→ **EXERCISE GOAL**
As the answer, give every line of the records that includes the word "design".

→ **ENTRIES PROVIDED**
****************************************

This design comes from an exercise in tuning for small area on the open sky130 flow, not from production work. The RTL was checked by simulation tests, not by an equivalence proof against the original design. Power is estimated from default activity; no workload was simulated.

==> flow/design.v <==
`timescale 1ns / 1ps
module vga_640x480(
	input  wire       clk,
	input  wire       clr,
	output wire       hsync,
	output wire       vsync,
	output reg  [9:0] x,
	output reg  [9:0] y,
	output wire       xjump,
	output wire       vidon
);
	function [15:0] radd(input [15:0] a, input [15:0] b, input cin);
		integer i;
		reg c;
		begin
			c = cin;
			for (i = 0; i < 16; i = i + 1) begin
				radd[i] = a[i] ^ b[i] ^ c;
				c = (a[i] & b[i]) | (c & (a[i] ^ b[i]));
			end
		end
	endfunction
	function ltc(input [15:0] a, input [15:0] k);
		integer i;
		reg r;
		begin
			r = 1'b0;
			for (i = 0; i < 16; i = i + 1)
				r = k[i] ? (~a[i] | r) : (~a[i] & r);
			ltc = r;
		end
	endfunction
	reg vsenable;
	wire xend = (x == 10'd654);
	assign xjump = xend | (&x);
	wire [15:0] xinc = radd({6'd0, x}, 16'd0, 1'b1);
	wire [15:0] yinc = radd({6'd0, y}, 16'd0, 1'b1);
	always @(posedge clk) begin
		if (clr) begin
			x <= 10'd879;
			vsenable <= 1'b0;
		end else begin
			x <= xend ? 10'd879 : xinc[9:0];
			vsenable <= xend;
		end
	end
	always @(posedge clk) begin
		if (clr)
			y <= 10'd992;
		else if (vsenable)
			y <= (y == 10'd488) ? 10'd992 : yinc[9:0];
	end
	assign hsync = ~(!ltc(x, 655) && ltc(x, 975));
	assign vsync = ~(y[9:1] == 9'd496);
	assign vidon = ltc(x, 639) && ltc(y, 479);
endmodule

****************************************

→ **SOLUTION TO THE EXERCISE**
This design comes from an exercise in tuning for small area on the open sky130 flow, not from production work. The RTL was checked by simulation tests, not by an equivalence proof against the original design. Power is estimated from default activity; no workload was simulated.
==> flow/design.v <==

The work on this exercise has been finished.